The last time I was mostly in New Jersey for an extended
period of time was late-October to mid-January. Back then my goal was mostly to
trim down somewhat in preparation for the first part of my Central America trip
which involved climbing multiple volcanoes in Guatemala. Between diet and
exercise I was successful in dropping about 17 pounds, so hauling my big body
up and down mountains wasn’t as painful as it could have been. Between
extensive hiking and cycling on parts of that trip, I ended up returning to the
U.S. in April probably no chubbier than when I left, a real feat for someone
who usually gains weight from too much restaurant food and beer and too little
physical exertion while traveling.

My primary goal in April and most of May was to keep up the
good work with a diet similar to the one I was using through the late autumn and
early winter months – lots of soups and vegetables and lean protein sources. Without
another extended trip planned, I figured it would be a good time to get back
into lifting weights so started increasing protein and calories toward June as
I got stronger and leaner .

So what does a 48-year old aspiring muscle guy eat to get
bigger while staying lean? Well, there’s one thing I tried out and wasn’t too
impressed with. While in Central America and Colombia I had some really great
juice drinks, things like thick avocado, passion fruit, and ginger or
pineapple, orange, and watermelon shakes/juices.

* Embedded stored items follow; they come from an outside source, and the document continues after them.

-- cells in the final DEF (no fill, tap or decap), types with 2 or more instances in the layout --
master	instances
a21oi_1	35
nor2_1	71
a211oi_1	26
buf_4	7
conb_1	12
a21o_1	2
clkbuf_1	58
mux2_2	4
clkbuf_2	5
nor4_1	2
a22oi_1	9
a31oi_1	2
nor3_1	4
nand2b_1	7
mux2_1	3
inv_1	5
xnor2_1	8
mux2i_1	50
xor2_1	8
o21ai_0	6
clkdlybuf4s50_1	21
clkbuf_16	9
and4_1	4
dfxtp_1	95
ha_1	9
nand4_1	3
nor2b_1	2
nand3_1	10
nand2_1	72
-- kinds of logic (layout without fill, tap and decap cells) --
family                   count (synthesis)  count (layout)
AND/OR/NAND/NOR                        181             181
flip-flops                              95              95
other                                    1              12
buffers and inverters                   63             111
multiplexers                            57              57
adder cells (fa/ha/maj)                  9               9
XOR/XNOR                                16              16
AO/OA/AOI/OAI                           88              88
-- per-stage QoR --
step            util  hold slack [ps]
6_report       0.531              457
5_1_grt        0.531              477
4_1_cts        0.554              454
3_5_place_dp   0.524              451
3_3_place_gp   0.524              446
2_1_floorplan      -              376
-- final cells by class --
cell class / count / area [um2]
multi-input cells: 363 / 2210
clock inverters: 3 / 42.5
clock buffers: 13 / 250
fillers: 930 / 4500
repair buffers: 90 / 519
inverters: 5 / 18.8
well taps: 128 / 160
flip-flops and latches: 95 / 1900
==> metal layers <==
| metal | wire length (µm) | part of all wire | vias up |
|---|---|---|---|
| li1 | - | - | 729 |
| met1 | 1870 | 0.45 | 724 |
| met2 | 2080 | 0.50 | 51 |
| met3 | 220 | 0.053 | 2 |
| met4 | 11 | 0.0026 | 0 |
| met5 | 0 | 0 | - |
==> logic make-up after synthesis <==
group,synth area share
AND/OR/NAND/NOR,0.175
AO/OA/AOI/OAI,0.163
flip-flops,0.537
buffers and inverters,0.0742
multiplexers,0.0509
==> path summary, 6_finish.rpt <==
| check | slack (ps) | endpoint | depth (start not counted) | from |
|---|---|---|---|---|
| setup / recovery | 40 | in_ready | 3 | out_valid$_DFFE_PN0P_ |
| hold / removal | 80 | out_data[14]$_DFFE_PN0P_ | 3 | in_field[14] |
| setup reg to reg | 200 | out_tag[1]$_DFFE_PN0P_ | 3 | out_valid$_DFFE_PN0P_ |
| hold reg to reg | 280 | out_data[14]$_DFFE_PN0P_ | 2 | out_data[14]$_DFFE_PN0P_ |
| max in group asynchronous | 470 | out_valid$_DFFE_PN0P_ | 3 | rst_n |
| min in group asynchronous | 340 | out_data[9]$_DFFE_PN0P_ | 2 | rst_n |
--- src/rtl/fir_mac_sequencer_if.sv ---
// rtl/fir_mac_sequencer_if.sv - Control, memory-read and status bundle of the FIR MAC sequencer
interface fir_mac_sequencer_if #(
  parameter int H_ADDR_WIDTH = 4,
  parameter int X_ADDR_WIDTH = 6
);
  logic                    start_i;
  logic                    R_en;
  logic [H_ADDR_WIDTH-1:0] h_addr;
  logic [X_ADDR_WIDTH-1:0] x_addr;
  logic                    mac_en_o;
  logic                    mac_first_o;
  logic                    x_zero_o;
  logic                    y_valid_o;
  logic [X_ADDR_WIDTH-1:0] y_index_o;
  logic                    busy_o;
  logic                    done_o;
  logic                    invalid_i;
  logic                    overflow_i;
  logic                    underflow_i;
  logic                    err_invalid_o;
  logic                    err_overflow_o;
  logic                    err_underflow_o;

  modport master (
    input  start_i, invalid_i, overflow_i, underflow_i,
    output R_en, h_addr, x_addr, mac_en_o, mac_first_o, x_zero_o,
           y_valid_o, y_index_o, busy_o, done_o,
           err_invalid_o, err_overflow_o, err_underflow_o
  );

  modport slave (
    output start_i, invalid_i, overflow_i, underflow_i,
    input  R_en, h_addr, x_addr, mac_en_o, mac_first_o, x_zero_o,
           y_valid_o, y_index_o, busy_o, done_o,
           err_invalid_o, err_overflow_o, err_underflow_o
  );
endinterface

Why not try that at home? So I
ordered a juicer from Amazon and tried different concoction with mixes of fruits
and vegetables – apples, pears, peaches, celery, beets, carrots, ginger, etc.
Although the juice honestly tastes pleasant enough, what’s the benefits over a
smoothie when using soft fruits like peaches which puree well? Besides making a
mess in all the different bits and parts and pieces of your juicer contraption
which you immediately have to clean each time you use it, you then have all the
mashed up unjuiceable stuff left over. Well, that’s what contains all the fiber
which is supposed to be so good for you. It seems like all you’re doing in
juicing is extracting the liquids and sugars to give yourself a fast sugar rush
which is what many people might find so satisfying from juicing. Anyway, I
might use my juicer from time to time, but I’m definitely not to become a
serious juicehead.

And then there’s Caprese Salad, the uncooked combination of
slices of fresh mozzarella cheese, tomatoes, and basil drizzled with olive oil
that’s a warm weather favorite of people who don’t like to cook (or don’t know
how) and think they’re eating something “light” . Well, of course, mozzarella
cheese is packed with fat and calories, so there’s nothing “light” about it. I
often stop at a liquor store after the gym where on Friday afternoons they have
cheese tastings. In my ravenous post-workout state, it doesn’t take much arm
twisting to get me to buy a cheese I just sampled that hit the spot, in this
case a fresh mozzarella that was on a two-fer-one deal. I waited until my brother
came over to make Caprese Salad, so that way I’d eat only half the mozzarella.
Ha!

OK, now back to the serious slimming food. Soups are great
if you avoid using fatty stocks or adding cream and I tend to make a lot of
them, both the pureed (crème) versions and the more stew like ones because they
have few calories and lots of fiber. Adding a potato to a purees soup thickens
it by adding starch to make it into a “crème” without adding the fat and
calories of using real cream. I particularly like leek soup for its supposedly
cleansing qualities and like to make it as a first meal when I return from a
trip and have the feeling my digestive tract has to be cleansed of all the food
that’s been stuck in it from eating weeks or months of restaurant meals . Flavored
tomato soups and carrot cream soups are also delicious, and one of the most
flavorful ones I made (maybe one of my most delicious dishes in months) was a
carrot soup with coconut milk, ginger, and harissa. Now that’s a wild
combination of flavors!

I also especially like cooking Spanish food, and the
Spaniards have some great traditional soups too. This time around I made a
delicious sherried wild mushroom soup with just a bit of cream. Better yet was
a typical Spanish kale, white bean, and chorizo soup. It tasted OK the day I
made it but was ten times better each time I reheated some of the leftovers
after it had cooled down and the spicy, garlicky flavor of the chorizo had time
to permeate the entire dish.

Seafood soups and chowders are some of my favorites too.
Over these months I only made a few (what’s the rule about months with an “R”
in their name?), a Cajun Oyster Stew and a crab, tomato, and fennel bisque. The
oyster stew probably won’t be a repeater; I’ve determined milk or cream-heavy
soups are not my favorites. I generally hold the view that milk is something
that should never be heated – seems quite repulsive to me.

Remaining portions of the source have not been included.